Everyone can do their bit, however big or small that is, and we must not lose sight of how much good each of us can do.
Covid-19 brings grave illness and death to the weakest and among its petty malices is turning a hug into a risk and separating families from loved ones in their final hours. Less remarked upon but almost as deadly is the impact on our collective psyche. By trapping us indoors, by shutting our places of work and worship, by evading scientists seeking a vaccine, coronavirus has driven a sense of futility deep into our souls. It has made us feel helpless at a time when we feel the need to help most keenly.
We must resist the spread of despondency as fiercely as we do the virus itself. ‘No one is useless in this world who lightens the burden of it for any one else,’ remarks John Harmon, hero of Dickens’ final novel, Our Mutual Friend. ‘Let not your heart be troubled,’ as it says in an even older book.

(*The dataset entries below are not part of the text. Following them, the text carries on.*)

--- config.mk ---
export PLATFORM = sky130hd
export DESIGN_NAME = streebog_msg_packer
export DESIGN_NICKNAME = d
export VERILOG_FILES = /design/src/rtl/streebog_pkg.sv /design/src/rtl/streebog_pad.sv /design/src/rtl/streebog_msg_packer.sv
export SDC_FILE = /design/constraint.sdc
export NUM_CORES = 2
export LEC_CHECK = 0
export CORE_ASPECT_RATIO = 1.5
export CORE_MARGIN = 4
export CORE_UTILIZATION = 40
export CTS_BUF_LIST = sky130_fd_sc_hd__clkbuf_16
export CTS_CLUSTER_SIZE = 8
export DETAILED_ROUTE_END_ITERATION = 10
export SLEW_MARGIN = 20
export SYNTH_ARGS = -nofsm -noshare
export SYNTH_HDL_FRONTEND = slang
export SYNTH_HIERARCHICAL = 1
export SYNTH_SLANG_ARGS = --single-unit
--- constraint.sdc ---
create_clock -name clk_i -period 11.29 [get_ports clk_i]
set_clock_uncertainty 0.05 [all_clocks]
set_input_delay 1.6935 -clock clk_i [delete_from_list [all_inputs] [get_ports clk_i]]
set_output_delay 1.6935 -clock clk_i [all_outputs]
set_load 0.1 [all_outputs]
--- src/rtl/streebog_pkg.sv ---
// Shared constants, state encoding and helpers for the Streebog message packer.
package streebog_pkg;

    localparam int N_FULL   = 512;
    localparam int IN_WIDTH = 64;
    localparam int WORDS    = N_FULL / IN_WIDTH;
    localparam int BYTES    = N_FULL / 8;
    localparam int WCNT_W   = $clog2(WORDS);

    // Block emitted for an empty tail: only the 0x01 marker in byte 0.
    localparam logic [N_FULL-1:0] PAD_BLOCK = N_FULL'(1);

    typedef enum logic [1:0] {
        PK_IDLE,
        PK_FILL,
        PK_PAD,
        PK_DRAIN
    } pk_state_t;

    // Byte counts above a full beat are treated as a full beat.
    function automatic logic [3:0] clamp_bytes(input logic [3:0] bytes);
        return (bytes > 4'd8) ? 4'd8 : bytes;
    endfunction

endpackage

--- src/rtl/streebog_pad.sv ---
// Combinational tail padding: keep bytes below L, write 0x01 at byte L, zero the rest.
module streebog_pad
    import streebog_pkg::*;
(
    input  logic [N_FULL-1:0] block_i,
    input  logic [6:0]        len_bytes_i,
    output logic [N_FULL-1:0] block_o,
    output logic [9:0]        len_bits_o
);

    // Per-byte select between message data, the 0x01 marker and zero.
    always_comb begin
        // NOTE: every always_comb output gets a default before any branch, so no latch is inferred.
        block_o = '0;
        for (int i = 0; i < BYTES; i++) begin
            if (7'(i) < len_bytes_i) begin
                block_o[8*i +: 8] = block_i[8*i +: 8];
            end else if (7'(i) == len_bytes_i) begin
                block_o[8*i +: 8] = 8'h01;
            end
        end
    end

    assign len_bits_o = {len_bytes_i, 3'b000};

endmodule

--- src/rtl/streebog_msg_packer.sv ---
// Streebog message packer: 64-bit beats into 512-bit blocks, padded final block,
// two-deep buffering (assembly register plus output register).
module streebog_msg_packer #(
    parameter int DATA_WIDTH = 512,
    parameter int IN_WIDTH   = 64
) (
    input  logic                  clk_i,
    input  logic                  rst_i,
    input  logic [IN_WIDTH-1:0]   in_data_i,
    input  logic [3:0]            in_bytes_i,
    input  logic                  in_last_i,
    input  logic                  in_valid_i,
    output logic                  in_ready_o,
    output logic [DATA_WIDTH-1:0] message_o,
    output logic                  mes_last_o,
    output logic [9:0]            mes_last_len_o,
    output logic                  mes_valid_o,
    input  logic                  mes_ready_i,
    output logic                  fsm_start_req_o
);
    import streebog_pkg::*;

    pk_state_t         state_q, state_d;
    logic [WCNT_W-1:0] wcnt_q, wcnt_d;
    logic [N_FULL-1:0] asm_q, asm_d;
    logic              asm_full_q, asm_full_d;
    logic              asm_last_q, asm_last_d;
    logic [9:0]        asm_len_q, asm_len_d;
    logic [N_FULL-1:0] msg_q, msg_d;
    logic              out_valid_q, out_valid_d;
    logic              out_last_q, out_last_d;
    logic [9:0]        out_len_q, out_len_d;
    logic              start_q, start_d;
    logic              hold_q, hold_d;

    logic              beat_acc;
    logic              out_acc;
    logic              out_free;
    logic [3:0]        beat_bytes;
    logic [6:0]        total_bytes;
    logic              full_block;
    logic              short_last;
    logic              block_done;
    logic [N_FULL-1:0] merged;
    logic [N_FULL-1:0] padded;
    logic [9:0]        padded_len;
    logic [N_FULL-1:0] nb_data;
    logic              nb_last;
    logic [9:0]        nb_len;

    // Beats are taken only while filling, with no parked block and not in the
    // one-cycle gap that lets the core see fsm_start_req drop.
    assign in_ready_o = !rst_i && (state_q == PK_IDLE || state_q == PK_FILL)
                        && !asm_full_q && !hold_q;
    assign beat_acc   = in_valid_i && in_ready_o;
    assign out_acc    = out_valid_q && mes_ready_i;
    assign out_free   = !out_valid_q || mes_ready_i;

    // L = bytes of the current block including this beat; non-last beats are full.
    assign beat_bytes  = in_last_i ? clamp_bytes(in_bytes_i) : 4'd8;
    assign total_bytes = 7'({wcnt_q, 3'b000}) + 7'(beat_bytes);
    assign full_block  = (total_bytes == 7'd64);
    assign short_last  = in_last_i && !full_block;
    assign block_done  = full_block || short_last;

    // Current assembly contents with the incoming beat dropped into its word slot.
    always_comb begin
        merged = asm_q;
        merged[wcnt_q*IN_WIDTH +: IN_WIDTH] = in_data_i;
    end

    streebog_pad u_pad (
        .block_i     (merged),
        .len_bytes_i (total_bytes),
        .block_o     (padded),
        .len_bits_o  (padded_len)
    );

    // A block closed by this beat: raw when full, padded when it is a short tail.
    assign nb_data = short_last ? padded : merged;
    assign nb_last = short_last;
    assign nb_len  = short_last ? padded_len : '0;

    // Next-state logic for the packer FSM, the assembly side and the output register.
    always_comb begin
        state_d     = state_q;
        wcnt_d      = wcnt_q;
        asm_d       = asm_q;
        asm_full_d  = asm_full_q;
        asm_last_d  = asm_last_q;
        asm_len_d   = asm_len_q;
        msg_d       = msg_q;
        out_valid_d = out_valid_q;
        out_last_d  = out_last_q;
        out_len_d   = out_len_q;
        start_d     = start_q;
        hold_d      = 1'b0;

        if (out_acc) begin
            out_valid_d = 1'b0;
        end

        if (beat_acc) begin
            start_d = 1'b1;
            asm_d   = merged;
            if (block_done) begin
                wcnt_d = '0;
                if (out_free) begin
                    msg_d       = nb_data;
                    out_valid_d = 1'b1;
                    out_last_d  = nb_last;
                    out_len_d   = nb_len;
                end else begin
                    asm_d      = nb_data;
                    asm_full_d = 1'b1;
                    asm_last_d = nb_last;
                    asm_len_d  = nb_len;
                end
                if (in_last_i) begin
                    state_d = full_block ? PK_PAD : PK_DRAIN;
                end else begin
                    state_d = PK_FILL;
                end
            end else begin
                wcnt_d  = wcnt_q + 1'b1;
                state_d = PK_FILL;
            end
        end else if (asm_full_q && out_free) begin
            msg_d       = asm_q;
            out_valid_d = 1'b1;
            out_last_d  = asm_last_q;
            out_len_d   = asm_len_q;
            asm_full_d  = 1'b0;
        end else if (state_q == PK_PAD && !asm_full_q && out_free) begin
            msg_d       = PAD_BLOCK;
            out_valid_d = 1'b1;
            out_last_d  = 1'b1;
            out_len_d   = '0;
            state_d     = PK_DRAIN;
        end

        if (out_acc && out_last_q) begin
            state_d = PK_IDLE;
            start_d = 1'b0;
            hold_d  = 1'b1;
        end
    end

    // Control and output registers, all cleared by the synchronous reset.
    always_ff @(posedge clk_i) begin
        // NOTE: sequential state is written with non-blocking assignments so every flop samples pre-edge values.
        if (rst_i) begin
            state_q     <= PK_IDLE;
            wcnt_q      <= '0;
            asm_full_q  <= 1'b0;
            asm_last_q  <= 1'b0;
            asm_len_q   <= '0;
            msg_q       <= '0;
            out_valid_q <= 1'b0;
            out_last_q  <= 1'b0;
            out_len_q   <= '0;
            start_q     <= 1'b0;
            hold_q      <= 1'b0;
        end else begin
            state_q     <= state_d;
            wcnt_q      <= wcnt_d;
            asm_full_q  <= asm_full_d;
            asm_last_q  <= asm_last_d;
            asm_len_q   <= asm_len_d;
            msg_q       <= msg_d;
            out_valid_q <= out_valid_d;
            out_last_q  <= out_last_d;
            out_len_q   <= out_len_d;
            start_q     <= start_d;
            hold_q      <= hold_d;
        end
    end

    // Assembly data register.
    always_ff @(posedge clk_i) begin
        // NOTE: wide data storage is left unreset; wcnt_q, asm_full_q and the pad mask decide which bits matter.
        asm_q <= asm_d;
    end

    assign message_o       = msg_q;
    assign mes_last_o      = out_last_q;
    assign mes_last_len_o  = out_len_q;
    assign mes_valid_o     = out_valid_q;
    assign fsm_start_req_o = start_q;

endmodule
==> run metrics <==
status=complete, no violations; TritonCTS clock tree=done; Final min period=7.149 ns; Clock Tree Buf Depth=3; area grow syn2layout=16.79%; Fin Setup TNS=0 ns; P_leak=27.10 nW; worst-skew pair later-pin latency=0.81 ns; Initial Utilization=0.4020; Antenna Nets Post-Route=0; Yosys cell types=88; layout cells sized above 1=0.1152; worst path cell trace=buf_6 -> inv_8 -> nor2_2 -> inv_2 -> ha_2 -> ha_2 -> buf_4 -> nor2_1 -> o2111ai_4 -> buf_12 -> nand3_4 -> buf_12 -> mux2_2; Num CTS Buffers=150; Max-slew headroom=0.1223; WHS Path Cells=1; dpl hpwl=159800 microns; arrival time worst endpoint=7.63 ns; vias in the first global route=54110; Synth Area per Inst=8.967 sq um; # port buffers=598; width of the die=330.3 microns; pwr dens=166.6 nW/um^2; gr usage total=0.3272; filler instances=14910; via density per instance=6.482; PostCTS Resize Cnt=0; Worst-path clk slew=0.05 ns; DRT Wirelength=279000 microns; global route overflow=0; Worst Reg-to-Reg Cells=9; RSZ-0062 raised after global routing=false; Nets=7116; core area=155000 sq um; f_max=0.1399 GHz; YS warnings=6; first-pass GRT wire length=393900 microns; fin crit share=0.6332; Core Rows=177; worst hold-check path type=reg2reg; most frequent cells in the layout=nor2_1 (820), a21oi_1 (733), dfxtp_1 (542); hold buffer count at cts=0; maxcap violations=0; Cells after Synth=6950; Post-Syn Area=62320 sq um; CTS H-tree depth=4; ys async rst share=0; #FFs+latches synth=1055; Starting DRT DRC Count=7995; hold slack final=0.4365 ns; CP Data Required Time=11.77 ns; Critical Path Fanout Max=183; Sequential Area=26250 sq um; Critical Path End Type=flop; CP max stage delay=0.79 ns; Post-synth EDFFs=512; clk sinks=1055; First-pass DRT Iterations=6; DRC Markers=0; clk root buf=clkbuf_16; Seq/Total Area, Yosys=0.4211; Die ar.=162300 sq um; Worst path slowest cell=nand3_4; top_reg_cell synth=dfxtp_1; fin. max-slew vios=0; commonest non-fill, non-tap cell in the layout=nor2_1; I/O pin total=599; Placer Congestion=0.8623; setup bufs post-CTS=0; Final Hold Viols=0; largest net degree at the start of global routing=224; worst-margin pin slew=1.299 ns; CP Launch Type=input pin; worst vdd ir=0.1381 mV; Avg WL per Cell=30.27 microns; area occupied by multi-input gates=31420 sq um; final setup fails=0; vias=59740; initial antenna violation count=31; die span in y=491.4 microns; critical path class=in2reg
synthesized netlist by cell type, types with 11 or more instances:
| cell type | n | share of area |
|---|---|---|
| a21oi_2 | 14 | 0.0020 |
| nor2_1 | 820 | 0.049 |
| buf_2 | 283 | 0.023 |
| inv_1 | 352 | 0.021 |
| nand2_1 | 179 | 0.011 |
| o311a_1 | 64 | 0.010 |
| and4_1 | 112 | 0.016 |
| a22oi_1 | 259 | 0.031 |
| and2_1 | 309 | 0.031 |
| a31oi_1 | 114 | 0.011 |
| o31a_1 | 138 | 0.019 |
| a211oi_2 | 65 | 0.013 |
| dfxtp_1 | 543 | 0.17 |
| a22o_1 | 122 | 0.017 |
| clkbuf_1 | 400 | 0.024 |
| buf_1 | 26 | 0.0016 |
| nand4_1 | 69 | 0.0069 |
| a221oi_1 | 11 | 0.0015 |
| mux2i_1 | 76 | 0.012 |
| o21ai_0 | 284 | 0.023 |
| buf_4 | 57 | 0.0069 |
| nor2b_1 | 153 | 0.015 |
| a21oi_1 | 733 | 0.059 |
| o211ai_1 | 140 | 0.017 |
| mux2_2 | 322 | 0.058 |
| nand3_1 | 14 | 0.0011 |
| nor3_1 | 80 | 0.0064 |
| a211oi_1 | 448 | 0.054 |
| a211o_1 | 67 | 0.0094 |
| edfxtp_1 | 512 | 0.25 |
kinds of logic (layout without fill, tap and decap cells):
family / Yosys count / in the layout / share of synthesized area
AND/OR/NAND/NOR: 1804 / 1804 / 0.1469
adder cells (fa/ha/maj): 9 / 9 / 0.001807
multiplexers: 399 / 399 / 0.07057
flip-flops: 1055 / 1055 / 0.4211
AO/OA/AOI/OAI: 2544 / 2544 / 0.2805
buffers and inverters: 1137 / 1330 / 0.07884
other: 1 / 17 / 0.00006017
XOR/XNOR: 1 / 1 / 0.0001406
stage by stage:
step | setup WS [ns] | util | cell area, sq um | total power, mW | cells
2_1_floorplan | 0.8865 | - | 62330 | 6.948 | 6952
3_3_place_gp | 3.774 | 0.4407 | 68320 | 7.826 | 8938
3_5_place_dp | 3.650 | 0.4408 | 68340 | 7.863 | 8939
4_1_cts | 4.474 | 0.4691 | 72720 | 12.14 | 9202
5_1_grt | 4.164 | 0.4693 | 72750 | 12.47 | 9204
6_report | 4.141 | 0.4695 | 72780 | 12.13 | 9217
flip-flops by register name, indices dropped and copies added (netlist names):
| signal | cells |
|---|---|
| asm_full_q | 1 |
| message_o | 512 |
| asm_last_q | 1 |
| fsm_start_req_o | 1 |
| asm_len_q | 10 |
| mes_valid_o | 1 |
| wcnt_q | 3 |
| hold_q | 1 |
| mes_last_len_o | 10 |
| mes_last_o | 1 |
| state_q | 2 |
| asm_q | 512 |
path summary, 6_finish.rpt:
kind / to / startpoint / slack [ns]
max reg2reg: asm_q[20] / wcnt_q[0] / 5.61
min reg2reg: fsm_start_req_o / fsm_start_req_o / 0.44
max: asm_q[20] / in_last_i / 4.14
min: fsm_start_req_o / fsm_start_req_o / 0.44
critical path, delay by kind of cell:
kind / cells / cell delay [ns]
compound gates: 1 / 0.24
fa+ha+maj: 2 / 0.50
buf+inv: 6 / 2.55
mux: 1 / 0.56
simple gates: 3 / 1.33
area by class of cell:
type,count,share of cell area
diodes,14,0.0004814
clock buffers,155,0.05329
inverters,359,0.01872
repair buffers,708,0.09295
flip-flops and latches,1055,0.3606
well taps,2058,0.03538
clock inverters,108,0.006842
multi-input cells,4760,0.4317
report_power, final:
group | internal [mW] | switching (mW)
combinational | 0.796 | 2.45
sequential | 4.34 | 0.238
clock | 2.45 | 1.85
metal layers:
layer | vias up | global-route usage | part of all wire
li1 | 25900 | - | -
met1 | 29410 | 0.4437 | 0.39
met2 | 3810 | 0.4738 | 0.43
met3 | 624 | 0.07041 | 0.11
met4 | 6 | 0.2008 | 0.066
met5 | - | 0 | 0.00015
(Power assumes the default switching activity.)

There are things we can’t control right now but we should focus on the things we can. We don’t have to see our elderly neighbours struggling alone. A phone call or a yammer over the fence means more than you can imagine to someone in solitary lockdown. Next time you go to pick up your shopping, make up an extra bag for that older lady who lives across the street.
Get out the phonebook (younger readers, ask your parents what one of these is) and call round the churches in your community to see which ones are giving out food to the needy, as my local Catholic parish is. A few tins of cheap baked beans and a bag of pasta will set you back a pound in the supermarket but they will make sure one of your neighbours doesn’t go to bed hungry.
If you can afford it, there are countless charities desperate for donations as coronavirus has driven up demand for their services while keeping their volunteers at home. We forget how much we rely on voluntary organisations to take care of the most vulnerable in society but Covid-19 has delivered a sharp reminder — and a smarting rebuke.
Now local and national government must scramble to fill the gap where charities ordinarily operate, overlooked and under-appreciated. We must never again lose sight of the good they do and their importance to keeping this a caring and decent country.
The late President Bush called the United States ‘a nation of community’ made up of ‘a thousand points of light’ — churches, charities, community groups and civic-minded individuals. The coronavirus crisis has taught us that the world consists of millions, even billions, of points of light, a constellation of compassion twinkling away in the darkest times. No one is helpless who is helping to keep those stars burning.